Lecture 13

Nobel Prize for Machine Learning; Midterm I Review

Byeong-Hak Choe

SUNY Geneseo

October 10, 2024

Nobel Prize in Physics and Chemistry in 2024

The Royal Swedish Academy of Sciences has decided to award the 2024 Nobel Prize in Physics to U.S. scientist John J. Hopfield and British-Canadian Geoffrey E. Hinton for discoveries and inventions in ____________________, a field that enables computers to learn from and make predictions or decisions based on data, which paved the way for the artificial intelligence boom.
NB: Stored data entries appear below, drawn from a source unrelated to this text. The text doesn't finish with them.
`config.mk`:
```
export PLATFORM = sky130hd
export DESIGN_NAME = mrh_outreg_flat
export DESIGN_NICKNAME = d
export VERILOG_FILES = /design/src/rtl/core/mrh_pkg.sv /design/src/rtl/core/mrh_if.sv /design/src/rtl/core/mrh_outreg.sv /design/src/flat_wrapper.sv
export SDC_FILE = /design/constraint.sdc
export NUM_CORES = 1
export LEC_CHECK = 0
export ABC_AREA = 1
export BUFFER_PORTS_ARGS = -buffer_cell sky130_fd_sc_hd__buf_4
export CAP_MARGIN = 10
export CORE_UTILIZATION = 35
export CTS_CLUSTER_SIZE = 12
export DETAILED_ROUTE_END_ITERATION = 10
export PLACE_DENSITY = 0.75
export SLEW_MARGIN = 20
export SYNTH_ARGS = -nofsm -noshare
export SYNTH_HDL_FRONTEND = slang
export SYNTH_SLANG_ARGS = --single-unit
```
`constraint.sdc`:
```
create_clock -name clk -period 0.8 [get_ports clk]
set_input_delay 0.04 -clock clk [delete_from_list [all_inputs] [get_ports clk]]
set_output_delay 0.04 -clock clk [all_outputs]
set_load 0.01 [all_outputs]
```
`src/rtl/core/mrh_pkg.sv`:
```
`default_nettype none
package mrh_pkg;

  localparam int SLOTS_DEF  = 8;
  localparam int DEPTH_DEF  = 64;
  localparam int WINDOW_MAX = 64;

  localparam int SAMPLE_W = 16;
  localparam int SLOT_W   = 4;
  localparam int CNT_W    = 7;
  localparam int TIME_W   = 32;

  localparam logic [SAMPLE_W-1:0] NO_READING_RST = 16'h8000;

  typedef enum logic [2:0] {
    ST_IDLE,
    ST_FILL,
    ST_SETUP,
    ST_START,
    ST_STREAM,
    ST_FLAG
  } state_t;

  typedef struct packed {
    logic signed [SAMPLE_W-1:0] sample;
    logic                       sample_valid;
    logic [CNT_W-1:0]           window_count;
    logic [TIME_W-1:0]          newest_time;
    logic                       slot_error;
    logic                       last;
  } result_t;

  typedef struct packed {
    logic    load;
    result_t res;
  } out_push_t;

endpackage
`default_nettype wire

```
`src/rtl/core/mrh_if.sv`:
```
`default_nettype none


interface mrh_rsp_if;
  logic                                valid;
  logic                                ready;
  logic signed [mrh_pkg::SAMPLE_W-1:0] sample;
  logic                                sample_valid;
  logic [mrh_pkg::CNT_W-1:0]           window_count;
  logic [mrh_pkg::TIME_W-1:0]          newest_time;
  logic                                slot_error;
  logic                                last;

  modport source (
    output valid, sample, sample_valid, window_count, newest_time, slot_error, last,
    input  ready
  );
  modport sink (
    input  valid, sample, sample_valid, window_count, newest_time, slot_error, last,
    output ready
  );
endinterface

`default_nettype wire

```
`src/rtl/core/mrh_outreg.sv`:
```
`default_nettype none
module mrh_outreg (
  input  wire logic               clk,
  input  wire logic               rst,
  input  wire mrh_pkg::out_push_t push,
  output logic                    free,
  mrh_rsp_if.source               rsp
);

  logic             valid;
  mrh_pkg::result_t data;

  assign free = !valid || rsp.ready;

  always_ff @(posedge clk) begin
    if (rst) begin
      valid <= 1'b0;
    end else if (push.load) begin
      valid <= 1'b1;
    end else if (rsp.ready) begin
      valid <= 1'b0;
    end
  end

  always_ff @(posedge clk) begin
    if (push.load) begin
      data <= push.res;
    end
  end

  assign rsp.valid        = valid;
  assign rsp.sample       = data.sample;
  assign rsp.sample_valid = data.sample_valid;
  assign rsp.window_count = data.window_count;
  assign rsp.newest_time  = data.newest_time;
  assign rsp.slot_error   = data.slot_error;
  assign rsp.last         = data.last;

endmodule
`default_nettype wire

```
`src/flat_wrapper.sv`:
```
// flat-port wrapper written by rule: the top's interface ports become plain ports
module mrh_outreg_flat 
  (clk, rst, push, free, rsp_valid, rsp_sample, rsp_sample_valid, rsp_window_count, rsp_newest_time, rsp_slot_error, rsp_last, rsp_ready);
  mrh_rsp_if rsp_i ();
  input  wire logic clk;
  input  wire logic rst;
  input  wire mrh_pkg::out_push_t push;
  output logic free;
  output wire logic [$bits(rsp_i.valid)-1:0] rsp_valid;
  output wire logic [$bits(rsp_i.sample)-1:0] rsp_sample;
  output wire logic [$bits(rsp_i.sample_valid)-1:0] rsp_sample_valid;
  output wire logic [$bits(rsp_i.window_count)-1:0] rsp_window_count;
  output wire logic [$bits(rsp_i.newest_time)-1:0] rsp_newest_time;
  output wire logic [$bits(rsp_i.slot_error)-1:0] rsp_slot_error;
  output wire logic [$bits(rsp_i.last)-1:0] rsp_last;
  input wire logic [$bits(rsp_i.ready)-1:0] rsp_ready;
  assign rsp_valid = rsp_i.valid;
  assign rsp_sample = rsp_i.sample;
  assign rsp_sample_valid = rsp_i.sample_valid;
  assign rsp_window_count = rsp_i.window_count;
  assign rsp_newest_time = rsp_i.newest_time;
  assign rsp_slot_error = rsp_i.slot_error;
  assign rsp_last = rsp_i.last;
  assign rsp_i.ready = rsp_ready;
  mrh_outreg u_core (.clk(clk), .rst(rst), .push(push), .free(free), .rsp(rsp_i));
endmodule
```
==> results.ini <==
[drt]
vias = 1461
viasPerCell = 4.401
wire_per_inst_um = 20.70
drc = 0
drt.antenna.violating_nets = 0
dr.pass1.iters = 4
wirelength_mm = 6.872
drt_iter0_drc = 83

[logic_synthesis]
ys_seq_elements = 59
ys_types = 5
yosysWarnings = 0
yosysSeqAreaShare_pct = 98.74
syn_area_per_cell_sq_um = 28.32
netlist_instances = 63
syn_area_sq_um = 1784
syn_nets = 125

[power]
switching_share_pct = 24.33
p_leak_uw = 0.001605
power.density_nw_per_um2 = 1936
internal-power_uw = 5593
clockPowerShare_pct = 31.5
pwr-share-comb_pct = 17.0
max-vdd-ir-drop_v = 0.001588
p_sw_uw = 1798
p_seq_share_pct = 51.5

[place]
preCtsSetupSlack_ns = 0.09406
hpwl_mm = 3.087
gp_congestion = 0.6861
portBuffers = 121
place_area_sq_um = 2844

[sta]
timing.fmax_ghz = 1.046
worst_slack_ns = -0.1562
slew_headroom_pct = 90.24
post-route-period-util_pct = 119.5
fin_worst_skew_ns = 0
setup_viol = 61
finalHoldViolations = 0
rsz0062_at_grt = yes
tightest_slew_ns = 0.1464
period_minus_slack_ns = 0.9562
slew_viol_final = 0

[floorplan]
die_x_um = 73.40
rows = 25
core_area_sq_um = 4817
dieArea_sq_um = 5388
initial_utilization_pct = 37.04
io_pins = 122
dieHeight_um = 73.40

[global_route]
grt_pass1_vias = 1647
grt_pass1_wl_mm = 8.866
grt-ovfl-total = 0
grt_max_degree = 20
antenna_found_initial = 0
track_usage_pct = 25.06

[worst_setup_path]
cp-start-kind = flop
cp_max_fo = 1
path_buf_inv = 1
critPathKind = reg2out
crit_arrival_ns = 0.92
cpPeakStageDelay_ns = 0.42
cp-end-kind = output port
cpMaxStageDelayCell = edfxtp_1
crit_chain = buf_6
crit_family = flip-flops
cp.required_ns = 0.76

[cells_and_area]
fin_area_sq_um = 3817
layout.nets = 322
antenna_cells = 0
fillers = 260
drive_gt1_share_pct = 53.96
area_growth_pct = 114.0
multi_input_area_sq_um = 22.52
seqCellArea_sq_um = 1763
utilization_pct = 79.25

[worst_hold_path]
hold_class = in2reg

[clock_network]
path_clk_slew_ns = 0.07
cts.path.max_buffers = 2
cts_num_sinks = 59
cts_tree = yes
clock_latency_ns = 0.34
cts_buffers = 9
htreeDepth = 3
ctsRootBufferMaster = clkbuf_8

[status]
status = finished with violations
violations = setup timing

[run]
max_cap_viol_count = 0

==> per-stage QoR <==
step | hold slack [ns] | setup TNS, ns | total power [uW] | instances
after floorplan | 0.1024 | 0 | 3940 | 63
after global placement | 0.1979 | 0 | 4613 | 255
after detailed placement | 0.2151 | 0 | 4640 | 255
after CTS | -0.01499 | -6.040 | 7202 | 331
after global routing | 0.1024 | -8.814 | 7632 | 332
final | 0.1177 | -6.813 | 7391 | 332
==> synthesized netlist by cell type <==
cell type  instances  area share (%)
a21oi_2            1            0.49
dfxtp_1            1             1.1
inv_1              2            0.42
nand2_2            1            0.35
edfxtp_1          58              98
==> power by group through the flow <==
stage	clock, uW	combinational (uW)	sequential [uW]
2_1_floorplan	0	8.70	3930
3_3_place_gp	0	826	3790
3_5_place_dp	0	839	3800
4_1_cts	2280	1160	3770
5_1_grt	2500	1310	3820
6_report	2330	1260	3800
==> flip-flops by register name, indices dropped and copies added, names as in the netlist <==
signal / cells
u_core.rsp.sample_valid: 1
u_core.rsp.last: 1
u_core.rsp.window_count: 7
u_core.rsp.slot_error: 1
u_core.rsp.newest_time: 32
u_core.rsp.valid: 1
u_core.rsp.sample: 16
==> final cells by class <==
type | instances | share of cell area (%)
inverter | 2 | 0.1967
tap | 67 | 2.196
clock inverter | 5 | 0.7866
multi-input combinational | 2 | 0.5900
clock buffer | 11 | 3.441
timing repair buffer | 186 | 46.61
sequential | 59 | 46.18
==> path summary, 6_finish.rpt <==
path                                        from                            end  slack, ns  cells after the start
max          u_core.rsp.newest_time[6]$_DFFE_PP_             rsp_newest_time[6]      -0.16                      1
min                                    rsp_ready  u_core.rsp.valid$_SDFFE_PP0P_       0.12                      5
max reg2reg        u_core.rsp.valid$_SDFFE_PP0P_  u_core.rsp.valid$_SDFFE_PP0P_      -0.01                      3
min reg2reg        u_core.rsp.valid$_SDFFE_PP0P_  u_core.rsp.valid$_SDFFE_PP0P_       0.65                      3
==> worst min-delay path, stage by stage <==
cell and delay (ns):
buf_4 0.08, inv_1 0.05, nand2_2 0.07, buf_4 0.12, a21oi_4 0.06
==> timing repair <==
action,4_1_cts,5_1_grt
gates cloned,0,0
endpoints found under the hold margin,60,0
gates resized for setup,38,16
hold buffers,60,0
endpoints found under the setup margin,60,60
buffers inserted,0,1
pin swaps,1,1
==> cells in the final DEF, fill, tap and decap left out <==
| master | n |
|---|---|
| a21oi_4 | 1 |
| buf_12 | 3 |
| buf_4 | 71 |
| buf_6 | 52 |
| clkbuf_1 | 2 |
| clkbuf_8 | 9 |
| clkinv_2 | 3 |
| clkinvlp_4 | 2 |
| dfxtp_2 | 1 |
| dlygate4sd3_1 | 60 |
| edfxtp_1 | 58 |
| inv_1 | 2 |
| nand2_2 | 1 |
==> logic make-up (layout without fill, tap and decap cells) <==
kind of cell	count (synthesis)	after routing	share of synthesized area [%]
buffers and inverters	2	204	0.4209
and+or+nand+nor	1	1	0.3509
AOI/OAI and AO/OA	1	1	0.4910
DFF	59	59	98.74
==> layer usage <==
layer  track usage, %  wire length (um)
met1            25.46              2480
met5                0                 0
met3            11.66               637
met4            13.68               134
met2            42.70              3619
(Power assumes the default switching activity.)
Nobel Prize in Physics and Chemistry in 2024

2024 Nobel Prizes: Laying the Foundations for ML

The Breakthroughs Behind AI’s Modern Revolution

  • Recognizes groundbreaking contributions to ML and AI
    • Hopfield and Hinton: Deep learning and neural network architecture
    • Hassabis and Jumper: AI and protein folding breakthroughs
  • Why It Matters: These discoveries laid the foundation for the ML revolution we are living through today

2024 Nobel Prizes: Laying the Foundations for ML

Deep Learning

  • Geoffrey Hinton’s Innovations:

    • Developed backpropagation, a key algorithm for training deep neural networks
  • Deep learning: Multi-layered networks that autonomously learn complex patterns

  • Impact on AI:

    • Enabled machines to learn from data without explicit instructions
    • Core technology behind language models (like ChatGPT), image recognition, and more

2024 Nobel Prizes: Laying the Foundations for ML

ML Today

  • The Scale of Modern AI:

    • Deep neural networks now contain billions to trillions of parameters
    • Hugging Face: Open-source community for ML and AI
  • Applications: Voice assistants, self-driving cars, medical diagnostics, and so on.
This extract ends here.